Wednesday, October 12, 2016

What A Grand, Dickensian Trope!!!!!!!!!!!!!!!!!!!!!!!!!

                                                    "City on fire, rats in the street, it's the end of the world!"
                                                       ---Stephen Sondheim, "Sweeney Todd"

                                              When this novel came out last year, I had every intention of reading it.  I only recently finished it, and my single regret is I did not read it in 2015, for it certainly would have made my Book Of The Year!!!!!!!!!!!!!!!!!!!!!!!!!!

                                                Garth Risk Hallberg references every encapsulating detail about Manhattan, especially the East Village, in the late 70's.  But his reach goes as far as the swanky Upper East Side, the Upper West Side, and as far as Flower Hill, Long Island.

                                                 My two favorite characters were Samantha and Charlie.  And why not?
They were not much younger than I was at the time, though I experienced some of that East Village nastiness, but always from the gay perspective--and I lived to admit it!  But the way Hallberg brings all his characters and situations together is just breathtaking.  No one but Dickens can do this, and I have no doubt Mr. D was a big influence on Mr. H.

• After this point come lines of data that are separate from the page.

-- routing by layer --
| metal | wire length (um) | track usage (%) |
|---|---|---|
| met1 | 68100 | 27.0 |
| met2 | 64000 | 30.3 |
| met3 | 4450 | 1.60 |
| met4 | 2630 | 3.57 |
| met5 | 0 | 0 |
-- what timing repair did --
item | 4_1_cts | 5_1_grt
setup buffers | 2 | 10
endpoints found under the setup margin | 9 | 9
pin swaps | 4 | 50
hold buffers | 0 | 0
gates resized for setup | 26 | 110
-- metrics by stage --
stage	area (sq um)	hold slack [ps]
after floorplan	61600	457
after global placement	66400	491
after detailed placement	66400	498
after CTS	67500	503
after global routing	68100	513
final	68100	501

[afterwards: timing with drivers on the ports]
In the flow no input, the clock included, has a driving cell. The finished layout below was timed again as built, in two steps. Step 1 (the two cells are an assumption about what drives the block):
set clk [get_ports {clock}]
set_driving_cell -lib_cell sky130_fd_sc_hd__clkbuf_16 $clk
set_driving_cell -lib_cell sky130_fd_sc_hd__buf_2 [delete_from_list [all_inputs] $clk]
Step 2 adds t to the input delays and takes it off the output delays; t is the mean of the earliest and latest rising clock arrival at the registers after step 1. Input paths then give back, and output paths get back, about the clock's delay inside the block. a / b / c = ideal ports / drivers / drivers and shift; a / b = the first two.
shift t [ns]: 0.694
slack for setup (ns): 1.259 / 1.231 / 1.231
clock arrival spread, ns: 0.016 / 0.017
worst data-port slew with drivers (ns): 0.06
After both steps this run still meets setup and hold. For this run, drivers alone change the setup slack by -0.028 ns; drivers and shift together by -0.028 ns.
What follows belongs to an exercise in optimizing a design on an open flow for small area; a production flow would make more cautious choices.
In this exercise RTL edits were held to simulation tests only and were not proved equivalent to the original.
Power figures rest on the tool's default switching activity, not on a simulated workload.

==> flow/design.v (excerpt) <==
module addatone
	(
		input wire i_Clock,
		input wire reset_n,
		output reg test,
		input wire i_ADC_Data,
		input wire i_ADC_Clock,
		input wire i_ADC_CS,
		input wire i_Mix,
		input wire i_Ring_Mod,
		output wire o_DAC_Data,
		output wire o_DAC_Bit_Clock,
		output wire o_DAC_LR_Clock
	);
make LEC_CHECK=0 CAP_MARGIN=40 CORE_MARGIN=2 CORE_UTILIZATION=35 CTS_CLUSTER_DIAMETER=150 CTS_CLUSTER_SIZE=24 GPL_TIMING_DRIVEN=0 PLACE_DENSITY=0.5 SLEW_MARGIN=40 SYNTH_MEMORY_MAX_BITS=65536 finish   # period 20.0 ns
run.sh (not shown) runs the stock make flow with config.mk's settings and CLKGATE_MAP_FILE= SYNTH_SCRIPT=/design/flow/synth_recipe.tcl, a recipe that flattens the netlist after the stock synthesis.
Change:
- GPL_TIMING_DRIVEN: 0 -> unset
Non-clock buffer count decreases by 528.
First-iteration DRC count came out lower by 15%.
Total power shrinks by 2.1%.
Fmax is higher by 5.6%.
Cell area fell by 2.1%.
Setup slack improved by 0.93 ns.
Via count drops by 5.2%.
Clock skew is lower by 0.021 ns.
Flip-flop and latch count does not change.
Count of clock-buffer cells in the layout is lower by 5.
Sequential power decreases by about 0.5%.


## the previous run
addatone, a different RTL version from the one above (not shown whole).
Size in the first run: roughly 4600 flip-flops, ~11 I/O pins, ~140000 um^2 of cells after synthesis.
==> flow/config.mk <==
export PLATFORM = sky130hd
export DESIGN_NAME = addatone
export DESIGN_NICKNAME = addatone
export VERILOG_FILES = /design/flow/design.v
export SDC_FILE = /design/flow/constraint.sdc
export NUM_CORES = 4
export LEC_CHECK = 0
export CAP_MARGIN = 25
export CORE_MARGIN = 2
export CORE_UTILIZATION = 35
export CTS_CLUSTER_DIAMETER = 150
export CTS_CLUSTER_SIZE = 24
export PLACE_DENSITY = 0.5
export SLEW_MARGIN = 25
export SYNTH_MEMORY_MAX_BITS = 65536
==> flow/constraint.sdc <==
create_clock -name core_clock -period 20.0 [get_ports {i_Clock}]
set_input_delay 4.0000 -clock core_clock [delete_from_list [all_inputs] [get_ports {i_Clock}]]
set_output_delay 4.0000 -clock core_clock [all_outputs]
set_load 0.01 [all_outputs]
Input-level comparison between the current run and the previous run:
# the previous run
export LEC_CHECK = 0
export CAP_MARGIN = 25
export CORE_MARGIN = 2
export CORE_UTILIZATION = 35
export CTS_CLUSTER_DIAMETER = 150
export CTS_CLUSTER_SIZE = 24
export PLACE_DENSITY = 0.5
export SLEW_MARGIN = 25
export SYNTH_MEMORY_MAX_BITS = 65536
create_clock -name core_clock -period 20.0 [get_ports {i_Clock}]
# the current run
export LEC_CHECK = 0
export CAP_MARGIN = 30
export CORE_MARGIN = 2
export CORE_UTILIZATION = 35
export CTS_CLUSTER_DIAMETER = 150
export CTS_CLUSTER_SIZE = 24
export PLACE_DENSITY = 0.5
export SLEW_MARGIN = 30
export SYNTH_MEMORY_MAX_BITS = 65536
create_clock -name core_clock -period 20.0 [get_ports {i_Clock}]
### Flow results
The current run did not stop at any stage, and its layout met the timing, design-rule and antenna checks.
From the current run to the previous run, number of buffers on the longest clock path did not move at all.
In the metrics for the previous run and the current run, the one carrying the higher final worst hold slack is the current run.
NOTE: minimum clock period after layout in the current run exceeds that of the previous run


Setup of middle:
Starting RTL as in the previous note.
==> flow/design.v (excerpt) <==
module addatone
	(
		input wire i_Clock,
		input wire reset_n,
		output reg test,
		input wire i_ADC_Data,
		input wire i_ADC_Clock,
		input wire i_ADC_CS,
		input wire i_Mix,
		input wire i_Ring_Mod,
		output wire o_DAC_Data,
		output wire o_DAC_Bit_Clock,
		output wire o_DAC_LR_Clock
	);
	wire Reset;
	assign Reset = ~reset_n;
	wire Main_Clock;
	assign Main_Clock = i_Clock;
	localparam sm_init = 3'd0;
	localparam sm_adder_mult = 3'd1;
	localparam sm_check_mute = 3'd2;
	localparam sm_adder_start = 3'd3;
	localparam sm_adder_wait = 3'd4;
	localparam sm_next_harmonic = 3'd5;
	localparam sm_calc_done = 3'd6;
	localparam sm_ready_to_send = 3'd7;
	reg [2:0] SM_Top;
	reg [5:0] Sample_Timer_High;
	wire [1:0] Phase;									 
	wire Frame_End;										 
	wire Timer_Done = Frame_End && (Sample_Timer_High == 6'd0);
	reg [7:0] Harmonic;							 
	reg [7:0] Harmonic_Count;							 
	reg DAC_Send;										 
	wire Next_Sample = (SM_Top == sm_adder_mult) || (SM_Top == sm_calc_done) || DAC_Send;
	wire signed [15:0] Sample_Value;				 
	wire Sample_Negative;
	reg [15:0] Frequency;
  ...
Settings: LEC_CHECK=0, CAP_MARGIN=30, CORE_MARGIN=2, CORE_UTILIZATION=35, CTS_CLUSTER_DIAMETER=150, CTS_CLUSTER_SIZE=26, PLACE_DENSITY=0.5, SLEW_MARGIN=30, SYNTH_MEMORY_MAX_BITS=65536; clock period 20.0 ns.
middle reached the final stage; the timing, design-rule and antenna checks on its layout passed.
Relative to middle, the following input files were edited for west:
Settings: CTS_CLUSTER_SIZE: 26 -> 24; SLEW_MARGIN: 30 -> 40; CAP_MARGIN: 30 -> 40.
--- outcome ---
- From middle to west the numbers moved as follows: total wirelength of the detailed-routed design stayed essentially flat, part of the cycle the worst path needs fell by 0.58 points, wire length of the first global-routing pass stayed essentially flat.

afterwards: timing with drivers on the ports:
How much do the figures lean on ideal ports? The routed layouts below were timed once more, with nothing changed but the port constraints. Step 1, drivers: a clkbuf_16 drives i_Clock and a buf_2 each remaining input, both assumed. Step 2 moves the port delays by t, midway between the first and last clock arrival at a register: inputs arrive t later, outputs are due t later. That takes back most of the time a late clock gives input paths. Slacks: ideal / step 1 / step 2; pairs: ideal / step 1.
run	t (ns)	slack for setup (ns)	hold WS [ns]	latest minus earliest clock arrival (ns)	worst data-port slew with drivers (ns)
the first run of note 1	1.077	2.386 / 2.386 / 2.386	0.289 / 0.289 / 0.289	0.101 / 0.101	0.10
the second run of note 1	1.056	3.318 / 3.318 / 3.318	0.294 / 0.294 / 0.294	0.082 / 0.082	0.11
the previous run	1.069	3.242 / 3.242 / 3.242	0.263 / 0.263 / 0.263	0.105 / 0.106	0.15
the current run	1.064	3.209 / 3.209 / 3.209	0.270 / 0.270 / 0.270	0.120 / 0.120	0.15
middle	1.062	3.120 / 3.120 / 3.120	0.265 / 0.265 / 0.265	0.116 / 0.117	0.15
west	1.053	3.237 / 3.237 / 3.237	0.278 / 0.278 / 0.278	0.097 / 0.096	0.15
After both steps setup and hold are still met in every run listed.
What follows belongs to an exercise in optimizing a design on an open flow for small area and a short achievable clock period; a production flow would make more cautious choices. The RTL was checked by simulation tests, not by an equivalence proof against the original design.

Setup of v28:
==> flow/design.v (excerpt) <==
module top_module(final_out,clk,reset,load,select,qnan,snan,negzero,poszero,neginfinity,posinfinity,overflow,underflow,a,b);
make LEC_CHECK=0 ABC_AREA=1 CAP_MARGIN=20 CORE_MARGIN=2 CORE_UTILIZATION=40 CTS_BUF_LIST=sky130_fd_sc_hd__clkbuf_8 SLEW_MARGIN=60 finish   # period 110.0 ns
run.sh (not shown) runs the stock make flow with config.mk's settings and CLKGATE_MAP_FILE= SYNTH_SCRIPT=/design/flow/synth_recipe.tcl, a recipe that flattens the netlist after the stock synthesis.
Edits applied to the flow inputs when going from v28 to v49:
Settings: CTS_BUF_LIST: sky130_fd_sc_hd__clkbuf_8 -> unset; CORE_UTILIZATION: 40 -> 65.
Findings:
v49 gives less layout buffer count excluding clock buffers than v28 did.
Comparing worst-case headroom to the max-slew limit for v28 and v49, the smaller number came from v49.
Comparing v49 with v28, the area share of buffers outside the clock network came out essentially unchanged.
The global-route usage reported for v49 is greater than that of v28 by 17 points.
Diff v28 -> v49: clock skew went down 0.069 ns; logic depth of the worst setup path including buffers went down 15%; post-detailed-routing wire length went down 4.7%.
What v20 does differently from v49 at the input level:
Settings: CORE_UTILIZATION changed from 65 to 40; SLEW_MARGIN changed from 60 to 45.
Between v49 and v20, the flow reports final cell count increasing by a little under 10%.
Summary of v20 over v49: count of inserted antenna diode cells fell by 2; later-pin clock latency in the skew report fell 0.03 ns; count of routing violations after the opening detailed-route iteration decreased 3,236.
Higher slew at the pin closest to its max-slew limit was reported by v20, not v49.
Lower post-route clock skew was reported by v49, not v20.
Changes observed in v20 relative to v49: tap cell instance count picked up an extra about 60%, number of buffers added to fix hold violations after cts about even.
Non-clock buffer count grows by a few percent when moving from v49 to v20.
What v13 does differently from v20 at the input level:
Settings: swapping 45 for 60 in SLEW_MARGIN; swapping 40 for 55 in CORE_UTILIZATION.
==> results.txt <==
- Per the comparison of v13 with v20, final area shows a reduction of 0.64%; tapcell count decreased 364; worst path setup slack after routing saw an increase; minimum clock period after layout went down 1.25 ns.
- For v13, the critical path class was flop to output port, unlike v20, where it was input port to flop.

* * *

Setup of xenon:
top_module, a different RTL version from the one above (not shown whole).
Size in the first run: ~6200 cells after synthesis, roughly 270 flip-flops, ~110 I/O pins, about 0.043 mm² of cells after synthesis.
Settings: LEC_CHECK=0, ABC_AREA=1, CAP_MARGIN=70, CORE_MARGIN=2, CORE_UTILIZATION=40, SLEW_MARGIN=85; clock period 110.0 ns.
xenon did not stop at any stage, and its layout met the timing, design-rule and antenna checks.
[inputs] sierra vs xenon
--- a/flow/config.mk
+++ b/flow/config.mk
@@ -8,5 +8,5 @@
 export ABC_AREA = 1
-export CAP_MARGIN = 70
+export CAP_MARGIN = 50
 export CORE_MARGIN = 2
 export CORE_UTILIZATION = 40
-export SLEW_MARGIN = 85
+export SLEW_MARGIN = 75
Notes after the runs:
- Looking at count of nets after finishing, sierra sits 511 lower than xenon does.
- The higher pre-CTS setup slack came out of sierra.
- Total routed wirelength of sierra falls short of that of xenon by a little under 10%.
- Compared with xenon, sierra shows a relative area change from synthesis to final layout that is 39 points lower.
- Critical path depth (sierra / xenon): 2.0
- Against xenon, detailed placer's ending HPWL in sierra came out better.
- The run with more setup slack is sierra; xenon has less.
[inputs] indigo vs sierra
--- a/flow/config.mk
+++ b/flow/config.mk
@@ -8,5 +8,5 @@
 export ABC_AREA = 1
-export CAP_MARGIN = 50
+export CAP_MARGIN = 20
 export CORE_MARGIN = 2
 export CORE_UTILIZATION = 40
-export SLEW_MARGIN = 75
+export SLEW_MARGIN = 20
[summary]
Per the comparison of indigo with sierra, synthesis-to-finish area growth shows a reduction of 6.5 points; smallest hold slack grew by 0.012 ns; design area now smaller.
diff inputs: indigo => juniper
--- a/flow/config.mk
+++ b/flow/config.mk
@@ -11,2 +11,2 @@
 export CORE_UTILIZATION = 40
-export SLEW_MARGIN = 20
+export SLEW_MARGIN = 60
Results
Looking at the reports, juniper completed the entire flow and the layout it produced met the timing, design-rule and antenna checks.
Comparing juniper and indigo, design area is higher on juniper.
Where shortest clock period the worst path allows after layout is concerned, indigo is outperformed by juniper.
The worst setup slack of juniper was superior to that of indigo.
| count of fill cells added during filler insertion | juniper vs indigo | ≈ equal |
In the reports for juniper and indigo, the smaller headroom to the max-slew limit belongs to indigo.
Going from indigo to juniper, worst-skew pair later-pin latency held; critical path depth in cells went down; routed metal-1 wirelength barely changed; post-cts sizing count stayed essentially flat.

## port drivers added, routing unchanged
How much do the figures lean on ideal ports? The routed layouts below were timed once more, with nothing changed but the port constraints. Step 1 (the two cells are an assumption about what drives the block):
set clk [get_ports {clk}]
set_driving_cell -lib_cell sky130_fd_sc_hd__clkbuf_16 $clk
set_driving_cell -lib_cell sky130_fd_sc_hd__buf_2 [delete_from_list [all_inputs] $clk]
Step 2 times the ports against the registers' clock, not the clock port: input delays grow and output delays shrink by t, the midpoint of the rising clock arrivals with the driver on. Slacks: ideal / step 1 / step 2; pairs: ideal / step 1.
run | shift t [ns] | slack for setup (ns) | hold WS [ns] | worst setup path after step 2
v28 | 0.732 | 69.688 / 69.738 / 69.007 | 0.397 / 0.397 / 0.397 | input to register
v49 | 0.689 | 69.620 / 69.549 / 69.350 | 0.429 / 0.429 / 0.429 | input to register
v20 | 0.634 | 68.869 / 68.912 / 68.278 | 0.373 / 0.373 / 0.373 | input to register
v13 | 0.676 | 70.118 / 70.047 / 69.723 | 0.385 / 0.385 / 0.385 | input to register
xenon | 0.631 | 63.229 / 63.157 / 63.788 | 0.430 / 0.430 / 0.430 | register to output
sierra | 0.629 | 70.316 / 70.316 / 70.316 | 0.400 / 0.400 / 0.400 | register to register
indigo | 0.617 | 67.977 / 67.977 / 67.977 | 0.411 / 0.411 / 0.411 | register to register
juniper | 0.611 | 69.192 / 69.192 / 69.192 | 0.396 / 0.396 / 0.396 | register to register
After both steps every run listed still meets setup and hold. For v28, which loses most, drivers alone change the setup slack by +0.050 ns; drivers and shift together by -0.681 ns.
Background: an optimization exercise with open tools, aiming at small area. Do not read the settings as production practice. Function was checked by simulation only, so behaviour that the tests miss may differ from the original. No activity file was given, so power comes from the tool's default toggle rates.

--- design/flow/config.mk ---
export PLATFORM = sky130hd
export DESIGN_NAME = UartCore
export DESIGN_NICKNAME = UartCore
export VERILOG_FILES = /design/flow/design.v
export SDC_FILE = /design/flow/constraint.sdc
export NUM_CORES = 4
export LEC_CHECK = 0
export CAP_MARGIN = 20
export CORE_MARGIN = 2
export CORE_UTILIZATION = 40
export CTS_CLUSTER_DIAMETER = 80
export CTS_CLUSTER_SIZE = 24
export SLEW_MARGIN = 20
export SYNTH_HIERARCHICAL = 1
--- design/flow/constraint.sdc ---
create_clock -name core_clock -period 10.0 [get_ports {clk}]
set_input_delay 2.0000 -clock core_clock [delete_from_list [all_inputs] [get_ports {clk}]]
set_output_delay 2.0000 -clock core_clock [all_outputs]
set_load 0.01 [all_outputs]
What follows belongs to an exercise in optimizing a design on an open flow for small area; a production flow would make more cautious choices. The RTL was checked by simulation tests, not by an equivalence proof against the original design. No activity file was given, so power comes from the tool's default toggle rates.

**flow/run.sh**
```bash
#!/bin/bash
# synth_recipe.tcl (not shown) runs the flow's synth.tcl, then flattens the netlist and writes it again
# the make line also repeats each setting of config.mk as NAME=value (left out here)
make -C /OpenROAD-flow-scripts/flow DESIGN_CONFIG=/design/flow/config.mk WORK_HOME=/design/flow/orfs CLKGATE_MAP_FILE= SYNTH_SCRIPT=/design/flow/synth_recipe.tcl finish
```
**flow/config.mk**
```make
export PLATFORM = sky130hd
export DESIGN_NAME = axi_stream_insert_header
export DESIGN_NICKNAME = axi_stream_insert_header
export VERILOG_FILES = /design/flow/design.v
export SDC_FILE = /design/flow/constraint.sdc
export NUM_CORES = 4
export LEC_CHECK = 0
export CAP_MARGIN = 30
export CORE_MARGIN = 2
export CORE_UTILIZATION = 45
export CTS_BUF_LIST = sky130_fd_sc_hd__clkbuf_4 sky130_fd_sc_hd__clkbuf_8
export CTS_CLUSTER_DIAMETER = 80
export CTS_CLUSTER_SIZE = 12
export SLEW_MARGIN = 25
export SYNTH_HIERARCHICAL = 1
```
**flow/constraint.sdc**
```tcl
create_clock -name core_clock -period 5.0 [get_ports {clk}]
set_input_delay 1.0000 -clock core_clock [delete_from_list [all_inputs] [get_ports {clk}]]
set_output_delay 1.0000 -clock core_clock [all_outputs]
set_load 0.01 [all_outputs]
```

                                                  As was Victor Hugo.  When you have heard the name Fantine, on here, you know I am talking about the tragic character in "Les Miz," be it novel or musical.

                                                   In an unusual way that blew me away, Mr. Hallberg pays homage to Fantine.  The tragic Samatha is shot, hospitalized, and basically placed in a Karen Ann Quinlan--another past reference!!!!!!!!--situation.  Two of the most devoted nurses watching over Sam, as he prefers to be called, are named Mary-Pat and Fantine.  I am convinced Mr. Hallberg intended this, because it is a role reversal of sorts--in the Hugo novel, Sister Simplice  watches especially over the dying Fantine, because  the other sisters refuse to go near her, since she had been a prostitute.  Hallberg has made Fantine here his novel's Sister Simplice, and Sam his Fantine!  Talk about emotional resonance with readers!!!!!!!!!!!!!

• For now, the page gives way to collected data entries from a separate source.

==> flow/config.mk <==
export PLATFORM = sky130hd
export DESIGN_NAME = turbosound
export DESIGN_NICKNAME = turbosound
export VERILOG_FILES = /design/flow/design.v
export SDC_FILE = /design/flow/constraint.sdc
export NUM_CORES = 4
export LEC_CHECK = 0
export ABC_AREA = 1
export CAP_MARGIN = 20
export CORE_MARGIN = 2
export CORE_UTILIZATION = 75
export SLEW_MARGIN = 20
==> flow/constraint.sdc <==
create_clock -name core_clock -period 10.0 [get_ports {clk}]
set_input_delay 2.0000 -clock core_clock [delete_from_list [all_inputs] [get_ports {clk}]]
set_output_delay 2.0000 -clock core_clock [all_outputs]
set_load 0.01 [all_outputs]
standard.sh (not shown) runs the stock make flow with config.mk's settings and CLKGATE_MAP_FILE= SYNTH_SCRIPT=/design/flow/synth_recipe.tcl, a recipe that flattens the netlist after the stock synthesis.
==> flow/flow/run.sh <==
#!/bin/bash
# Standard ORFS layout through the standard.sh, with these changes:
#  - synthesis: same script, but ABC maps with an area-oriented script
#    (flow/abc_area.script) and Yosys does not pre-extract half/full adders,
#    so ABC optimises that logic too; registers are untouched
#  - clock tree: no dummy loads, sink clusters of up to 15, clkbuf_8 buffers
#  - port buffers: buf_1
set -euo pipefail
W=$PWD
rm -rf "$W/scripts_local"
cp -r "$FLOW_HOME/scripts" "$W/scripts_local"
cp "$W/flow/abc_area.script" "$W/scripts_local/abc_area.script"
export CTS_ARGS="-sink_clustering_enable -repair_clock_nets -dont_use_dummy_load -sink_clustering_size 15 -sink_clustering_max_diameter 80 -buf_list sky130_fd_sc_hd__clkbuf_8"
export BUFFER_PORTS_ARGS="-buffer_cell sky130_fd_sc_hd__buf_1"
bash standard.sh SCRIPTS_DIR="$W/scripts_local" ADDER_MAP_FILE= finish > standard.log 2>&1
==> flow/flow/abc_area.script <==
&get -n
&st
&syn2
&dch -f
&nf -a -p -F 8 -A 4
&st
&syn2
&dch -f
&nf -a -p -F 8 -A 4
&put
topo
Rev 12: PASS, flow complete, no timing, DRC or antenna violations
Background: an optimization exercise with open tools, aiming at small area and a short achievable clock period. Do not read the settings as production practice. The RTL was checked by simulation tests, not by an equivalence proof against the original design. Power figures rest on the tool's default switching activity, not on a simulated workload.

Design core, start of the top module:
module core (
    input  clk_i,
    input  rst_i,
    input  [31:0] inst_i,
    input  [31:0] data_i,
    output [31:0] inst_addr_o,
    output [31:0] data_o,
    output [31:0] data_addr_o,
    output        data_rw_o,
    output [1:0]  data_width_o,
    output        fence_o
);
For scale: roughly 4100 cells after synthesis, ~170 I/O pins, about 53000 µm² of cells after synthesis.
Settings: LEC_CHECK=0, CAP_MARGIN=30, CORE_MARGIN=2, CORE_UTILIZATION=56, CTS_BUF_LIST=sky130_fd_sc_hd__clkbuf_8, CTS_CLUSTER_DIAMETER=50, CTS_CLUSTER_SIZE=16, SETUP_SLACK_MARGIN=4, SLEW_MARGIN=30, SYNTH_HIERARCHICAL=1; clock period 12.0 ns.
run.sh (not shown) runs the stock make flow with config.mk's settings and CLKGATE_MAP_FILE= SYNTH_SCRIPT=/design/flow/synth_recipe.tcl, a recipe that flattens the netlist after the stock synthesis.
Rerun with:
==> flow/flow/run.sh (new file) <==
#!/bin/bash
# Layout flow: the standard flow (standard.sh), except that the port
# buffers that global placement inserts, which are delay cells
# (clkdlybuf4s50_1), are replaced by plain buffers (buf_4 on inputs, buf_2 on
# outputs) before the placement-resizing step. Every port keeps its buffer.
set -euo pipefail
R=orfs/results/${FLOW_PLATFORM}/core/base
bash standard.sh 3_3_place_gp > standard_to_place_gp.log 2>&1
ODB_FILE=$R/3_3_place_gp.odb openroad -no_init -exit flow/swap_port_buffers.tcl > swap_port_buffers.log 2>&1
bash standard.sh > standard_finish.log 2>&1
==> flow/flow/swap_port_buffers.tcl (new file) <==
# Replace the delay-cell port buffers inserted by buffer_ports with plain
# buffers of the same function (A -> X).
set odb $::env(ODB_FILE)
read_db $odb
set db [ord::get_db]
set bin [$db findMaster sky130_fd_sc_hd__buf_4]
set bout [$db findMaster sky130_fd_sc_hd__buf_2]
set n 0
foreach inst [[ord::get_db_block] getInsts] {
  set name [$inst getName]
  if {[[$inst getMaster] getName] ne "sky130_fd_sc_hd__clkdlybuf4s50_1"} continue
  if {[regexp {^input[0-9]+$} $name]} { $inst swapMaster $bin; incr n }
  if {[regexp {^output[0-9]+$} $name]} { $inst swapMaster $bout; incr n }
}
puts "swapped $n port buffers"
write_db $odb
==> flow/standard.sh (new file) <==
#!/bin/bash
# synth_recipe.tcl (not shown) runs the flow's synth.tcl, then flattens the netlist and writes it again
# the make line also repeats each setting of config.mk as NAME=value (left out here)
make -C /OpenROAD-flow-scripts/flow DESIGN_CONFIG=/design/flow/config.mk WORK_HOME=/design/flow/orfs CLKGATE_MAP_FILE= SYNTH_SCRIPT=/design/flow/synth_recipe.tcl "${@:-finish}"
--- a/flow/config.mk
+++ b/flow/config.mk
@@ -8,5 +8,5 @@
 export CAP_MARGIN = 30
 export CORE_MARGIN = 2
-export CORE_UTILIZATION = 56
+export CORE_UTILIZATION = 60
 export CTS_BUF_LIST = sky130_fd_sc_hd__clkbuf_8
 export CTS_CLUSTER_DIAMETER = 50
removed: flow/run.sh
Wire length came out lower by 1.0%. Power came out lower by 2.1%. Design area came out lower by 2.8%. Area after synthesis is unchanged. Non-clock buffer count came out lower by 57. Register-to-register slack is worse by 40 ps. Via count came out higher by 0.79%. Worst setup slack is worse by 68 ps. Critical path depth came out lower by 3. Clock skew came out lower by 7.9 ps. Combinational power came out lower by about 4%.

                                                  As for length, Hallberg's tome runs over nine hundred pages.  While it seems daunting, it is one of the fastest nine hundred page reads I had the pleasure of enjoying.  And had wished it had kept on going.

                                                      When I closed the book, I let out an elongated "Wow!"  I felt for the novel, and all of its characters.  I recognized characters and phrases ("Shooting galleries?"  I had forgotten that one!  Not a part of my life, but, hey I knew!) long past.  I sympathized with all in the book, but I sympathized with Mr. Hallberg, at the end.  This is his first novel, and it is such a stunner, his is going to be a tough act to follow!!!!!!!!!!!!!!!

                                                          Which does not mean I don't wish him the best, and await his next endeavor!!!!!!!!!!!!!!!!!!!